(Data extracted from a collection)
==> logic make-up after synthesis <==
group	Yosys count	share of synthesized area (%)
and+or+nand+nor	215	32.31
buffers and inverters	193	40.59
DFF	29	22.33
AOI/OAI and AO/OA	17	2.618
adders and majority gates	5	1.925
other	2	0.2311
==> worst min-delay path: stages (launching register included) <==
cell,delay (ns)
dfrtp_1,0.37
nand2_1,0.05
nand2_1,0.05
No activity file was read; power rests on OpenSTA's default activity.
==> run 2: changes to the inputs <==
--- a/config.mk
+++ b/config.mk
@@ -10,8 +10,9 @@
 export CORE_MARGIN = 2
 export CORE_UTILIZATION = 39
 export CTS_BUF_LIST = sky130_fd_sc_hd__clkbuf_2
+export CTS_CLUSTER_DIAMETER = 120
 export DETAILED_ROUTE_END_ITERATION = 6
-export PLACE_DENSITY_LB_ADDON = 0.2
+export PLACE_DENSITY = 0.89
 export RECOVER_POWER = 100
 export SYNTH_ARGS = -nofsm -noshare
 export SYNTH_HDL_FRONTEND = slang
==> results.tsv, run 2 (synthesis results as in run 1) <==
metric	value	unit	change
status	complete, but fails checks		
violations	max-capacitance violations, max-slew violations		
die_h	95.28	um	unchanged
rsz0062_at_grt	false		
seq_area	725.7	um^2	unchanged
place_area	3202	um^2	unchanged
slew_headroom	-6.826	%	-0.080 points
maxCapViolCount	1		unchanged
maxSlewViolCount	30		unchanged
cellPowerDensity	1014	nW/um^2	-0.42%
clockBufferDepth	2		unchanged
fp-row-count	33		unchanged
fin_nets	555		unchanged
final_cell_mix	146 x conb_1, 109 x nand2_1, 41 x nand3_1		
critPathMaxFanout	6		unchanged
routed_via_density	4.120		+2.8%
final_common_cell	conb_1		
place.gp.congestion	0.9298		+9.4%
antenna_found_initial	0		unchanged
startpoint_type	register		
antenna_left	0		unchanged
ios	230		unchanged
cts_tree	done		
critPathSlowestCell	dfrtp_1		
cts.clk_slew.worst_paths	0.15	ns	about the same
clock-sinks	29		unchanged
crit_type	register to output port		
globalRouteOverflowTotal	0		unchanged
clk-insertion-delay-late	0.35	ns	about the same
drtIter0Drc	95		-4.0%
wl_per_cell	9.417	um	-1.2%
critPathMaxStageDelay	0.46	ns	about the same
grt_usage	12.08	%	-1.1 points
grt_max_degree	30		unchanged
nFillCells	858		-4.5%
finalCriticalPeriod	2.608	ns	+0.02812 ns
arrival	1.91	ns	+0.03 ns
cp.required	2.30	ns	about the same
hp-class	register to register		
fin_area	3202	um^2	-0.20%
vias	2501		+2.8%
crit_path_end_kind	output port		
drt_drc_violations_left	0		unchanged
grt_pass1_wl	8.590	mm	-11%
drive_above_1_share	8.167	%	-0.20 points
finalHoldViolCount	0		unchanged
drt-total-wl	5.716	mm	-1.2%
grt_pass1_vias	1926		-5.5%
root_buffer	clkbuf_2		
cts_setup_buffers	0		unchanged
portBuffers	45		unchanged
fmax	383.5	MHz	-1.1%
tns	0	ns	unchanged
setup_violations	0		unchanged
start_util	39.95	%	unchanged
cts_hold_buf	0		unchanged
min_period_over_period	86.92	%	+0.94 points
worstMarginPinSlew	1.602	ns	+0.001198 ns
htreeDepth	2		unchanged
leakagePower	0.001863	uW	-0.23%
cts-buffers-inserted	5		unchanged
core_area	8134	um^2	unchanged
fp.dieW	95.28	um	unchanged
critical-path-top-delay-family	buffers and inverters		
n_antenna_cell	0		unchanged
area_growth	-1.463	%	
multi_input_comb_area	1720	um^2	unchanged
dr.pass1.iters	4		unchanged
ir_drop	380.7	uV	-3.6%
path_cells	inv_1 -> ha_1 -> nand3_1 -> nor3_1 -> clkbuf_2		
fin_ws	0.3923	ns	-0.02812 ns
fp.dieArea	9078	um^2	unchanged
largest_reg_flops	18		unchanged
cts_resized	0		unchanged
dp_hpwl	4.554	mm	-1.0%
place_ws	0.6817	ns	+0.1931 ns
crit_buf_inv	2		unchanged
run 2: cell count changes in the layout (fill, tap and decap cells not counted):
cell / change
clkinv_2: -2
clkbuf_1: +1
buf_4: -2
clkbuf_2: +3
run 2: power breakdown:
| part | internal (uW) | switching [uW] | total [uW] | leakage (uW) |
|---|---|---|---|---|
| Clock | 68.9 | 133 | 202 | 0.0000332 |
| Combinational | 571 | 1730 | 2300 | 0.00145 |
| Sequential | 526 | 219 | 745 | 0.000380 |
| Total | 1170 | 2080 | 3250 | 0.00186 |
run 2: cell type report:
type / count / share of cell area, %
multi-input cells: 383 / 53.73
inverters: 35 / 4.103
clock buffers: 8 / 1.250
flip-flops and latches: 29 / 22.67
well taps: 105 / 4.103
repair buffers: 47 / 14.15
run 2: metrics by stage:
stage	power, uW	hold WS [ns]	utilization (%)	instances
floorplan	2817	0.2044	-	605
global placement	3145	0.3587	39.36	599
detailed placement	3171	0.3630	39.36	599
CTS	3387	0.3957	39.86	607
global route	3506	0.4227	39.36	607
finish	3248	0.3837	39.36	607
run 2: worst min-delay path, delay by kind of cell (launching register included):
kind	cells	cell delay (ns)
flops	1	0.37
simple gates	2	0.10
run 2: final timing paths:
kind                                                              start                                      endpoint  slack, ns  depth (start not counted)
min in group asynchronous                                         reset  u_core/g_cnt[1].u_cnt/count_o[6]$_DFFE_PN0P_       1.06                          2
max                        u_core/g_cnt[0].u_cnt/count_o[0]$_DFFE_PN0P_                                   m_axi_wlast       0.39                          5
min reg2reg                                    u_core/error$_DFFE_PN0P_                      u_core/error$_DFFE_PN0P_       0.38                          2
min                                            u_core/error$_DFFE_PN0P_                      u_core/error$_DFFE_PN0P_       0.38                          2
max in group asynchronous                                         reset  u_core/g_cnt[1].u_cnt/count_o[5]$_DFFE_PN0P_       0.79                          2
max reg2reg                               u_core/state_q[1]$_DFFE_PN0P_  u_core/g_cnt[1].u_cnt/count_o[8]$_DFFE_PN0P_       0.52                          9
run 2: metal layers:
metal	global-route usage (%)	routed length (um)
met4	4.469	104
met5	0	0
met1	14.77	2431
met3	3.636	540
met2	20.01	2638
## src/rtl/if_id_queue.sv

```systemverilog
// Fetch-to-decode instruction queue: DEPTH entries of {instruction, PC}, valid/ready on both sides.
// Flush empties the queue for branch/jump redirect; head outputs fall back to NOP_INS/0 when empty.
module if_id_queue #(
  parameter int               INS_W   = 32,
  parameter int               PC_W    = 32,
  parameter int               DEPTH   = 2,
  parameter logic [INS_W-1:0] NOP_INS = '0
) (
  input  logic                         clk,
  input  logic                         reset,
  input  logic [INS_W-1:0]             InsIn,
  input  logic [PC_W-1:0]              PC_In,
  input  logic                         in_valid,
  output logic                         in_ready,
  output logic [INS_W-1:0]             InsOut,
  output logic [PC_W-1:0]              PC_out,
  output logic                         out_valid,
  input  logic                         out_ready,
  input  logic                         IF_flush,
  output logic [$clog2(DEPTH+1)-1:0]   count
);

  localparam int PTR_W = $clog2(DEPTH);
  localparam int CNT_W = $clog2(DEPTH + 1);

  typedef logic [PTR_W-1:0] ptr_t;

  logic [INS_W-1:0] insMem [DEPTH];
  logic [PC_W-1:0]  pcMem  [DEPTH];
  ptr_t             rdPtr;
  ptr_t             wrPtr;
  logic             full;
  logic             push;
  logic             pop;

  // DEPTH need not be a power of two, so wrap explicitly
  function automatic ptr_t nextPtr(input ptr_t p);
    return (p == PTR_W'(DEPTH - 1)) ? '0 : p + 1'b1;
  endfunction

  assign full      = (count == CNT_W'(DEPTH));
  assign out_valid = (count != '0);
  assign in_ready  = ~full & ~IF_flush;
  assign push      = in_valid & in_ready;
  assign pop       = out_valid & out_ready;

  assign InsOut = out_valid ? insMem[rdPtr] : NOP_INS;
  assign PC_out = out_valid ? pcMem[rdPtr]  : '0;

  always_ff @(posedge clk or posedge reset) begin
    if (reset) begin
      count <= '0;
      rdPtr <= '0;
      wrPtr <= '0;
    end else if (IF_flush) begin
      count <= '0;
      rdPtr <= '0;
      wrPtr <= '0;
    end else begin
      if (push) wrPtr <= nextPtr(wrPtr);
      if (pop)  rdPtr <= nextPtr(rdPtr);
      if (push && !pop)      count <= count + 1'b1;
      else if (pop && !push) count <= count - 1'b1;
    end
  end

  always_ff @(posedge clk) begin
    if (push) begin
      insMem[wrPtr] <= InsIn;
      pcMem[wrPtr]  <= PC_In;
    end
  end

endmodule

```

## config.mk

```make
export PLATFORM = sky130hd
export DESIGN_NAME = if_id_queue
export DESIGN_NICKNAME = d
export VERILOG_FILES = /design/src/rtl/if_id_queue.sv
export SDC_FILE = /design/constraint.sdc
export NUM_CORES = 1
export LEC_CHECK = 0
export ABC_AREA = 1
export CAP_MARGIN = 40
export CORE_MARGIN = 5
export CORE_UTILIZATION = 48
export DETAILED_ROUTE_END_ITERATION = 10
export GPL_TIMING_DRIVEN = 0
export HOLD_SLACK_MARGIN = 0.02
export PLACE_DENSITY = 0.86
export SETUP_SLACK_MARGIN = 0.3
export SLEW_MARGIN = 5
export SYNTH_ARGS = -nofsm -noshare
export SYNTH_HDL_FRONTEND = slang
export SYNTH_SLANG_ARGS = --single-unit
```

## constraint.sdc

```tcl
create_clock -name clk -period 4.46 [get_ports clk]
set_input_delay 0.892 -clock clk [delete_from_list [all_inputs] [get_ports clk]]
set_output_delay 0.892 -clock clk [all_outputs]
set_load 0.01 [all_outputs]
```

==> flow_summary.toml, run 1 <==
[placement]
pre_cts_ws_ns = 1.48
place.detailed.hpwl_um = 7600
place_congestion = 0.756
dp.cells = 657
numPortBuffers = 136

[drt]
avgRoutedWirePerCell_um = 16.1
wl_um = 11100
vias = 3365
drt_iter0_drc = 201
dr.pass1.iters = 5
drt.antenna.violating_nets = 0
via_per_inst = 4.90
route.detailed.drc = 0

[global_routing]
grt_max_degree = 32
grt-ovfl-total = 0
antenna_found_initial = 0
grt_pass1_wl_um = 17400
gr-usage-all-layers_pct = 17.9
first_global_vias = 3570

[yosys]
yosys-top-cells-area = "edfxtp_1 77%, nand2_1 11%, a21oi_1 6.5%, dfrtp_1 2.0%, buf_2 1.8%"
synth_top_cell_by_area = "edfxtp_1"
synth_mux_area_share_pct = 0
synth_compound_area_share_pct = 6.85
synthSimpleGateAreaFrac_pct = 11.7
synth_warnings = 0
syn-instance-count = 381
synth_top_family_by_area = "simple AND/OR/NAND/NOR gates"
synth_area_mm2 = 0.00501
synth_fa_ha_area_share_pct = 0
synth_top_area_share_pct = 76.8
syn-num-nets = 450
synth_xor_area_share_pct = 0
ys_types = 14
ys_ff_latch = 132
ys_seq_area_share_pct = 78.8
syn_area_per_cell_um2 = 13.1

[worst_hold_path]
hold_class = "reg2reg"
hp-start = "wrPtr"

[worst_setup_path]
cp_slowest_cell = "clkdlybuf4s50_1"
crit_path_start_kind = "register"
path_cells = "inv_1, clkbuf_1, nand2_1, a21oi_1, clkdlybuf4s50_1"
worstSetupPathType = "reg2out"
max_stage_delay_ns = 0.59
required_ns = 3.57
crit_start = "rdPtr"
r2r_start = "count[0]"
cp.arrival_ns = 2.27
cp-end-kind = "primary output"
crit_fanout = 10

[timing]
hold_viol = 0
post-route-min-period_ns = 3.16
rsz0062_at_grt = "no"
tightestPinTransition_ns = 0.544
setup_tns_ns = 0
setup_ws_ns = 1.30
skew_ns = 0.0133
setup_viol = 0
whs_ns = 0.583
maxSlewViolCount = 0
timing.fmax_mhz = 316
relSlewSlack_pct = 63.7
fin_crit_sh_pct = 70.9

[cts]
cts_max_path_buffers = 2
clk_latency_ns = 0.51
root_buffer = "clkbuf_8"
cts.repair.resized = 0
cts_sinks = 132
cts_hold_buf = 0
clkTransAtPathRegs_ns = 0.05
cts.htree.levels = 4
postCtsSetupBuffers = 0
cts_made_buffers = 17
cts_tree = "built"

[floorplanning]
core_mm2 = 0.0102
std_cell_rows = 37
fp.dieArea_mm2 = 0.0126
io_pins = 137
fp.dieW_um = 112
start_util_pct = 48.9
die_h_um = 112

[outcome]
status = "finished clean"

[power]
power_leakage_nw = 2.57
p_per_area_mw_per_mm2 = 566
vdd_drop_max_uv = 318

[final_layout]
syn_to_final_growth_pct = 42.5
multi_input_area_um2 = 946
final_cells = 687
nFillCells = 699
final_net_count = 609
drive_gt1_share_pct = 8.89
regArea_mm2 = 0.00394
diodes = 0

[flow_run]
maxCapViolCount = 0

■ Your task ■
Copy out the data above word for word, starting at its first line and ending with the line that contains "cell,delay (ns)".

■ Expected output ■
==> logic make-up after synthesis <==
group	Yosys count	share of synthesized area (%)
and+or+nand+nor	215	32.31
buffers and inverters	193	40.59
DFF	29	22.33
AOI/OAI and AO/OA	17	2.618
adders and majority gates	5	1.925
other	2	0.2311
==> worst min-delay path: stages (launching register included) <==
cell,delay (ns)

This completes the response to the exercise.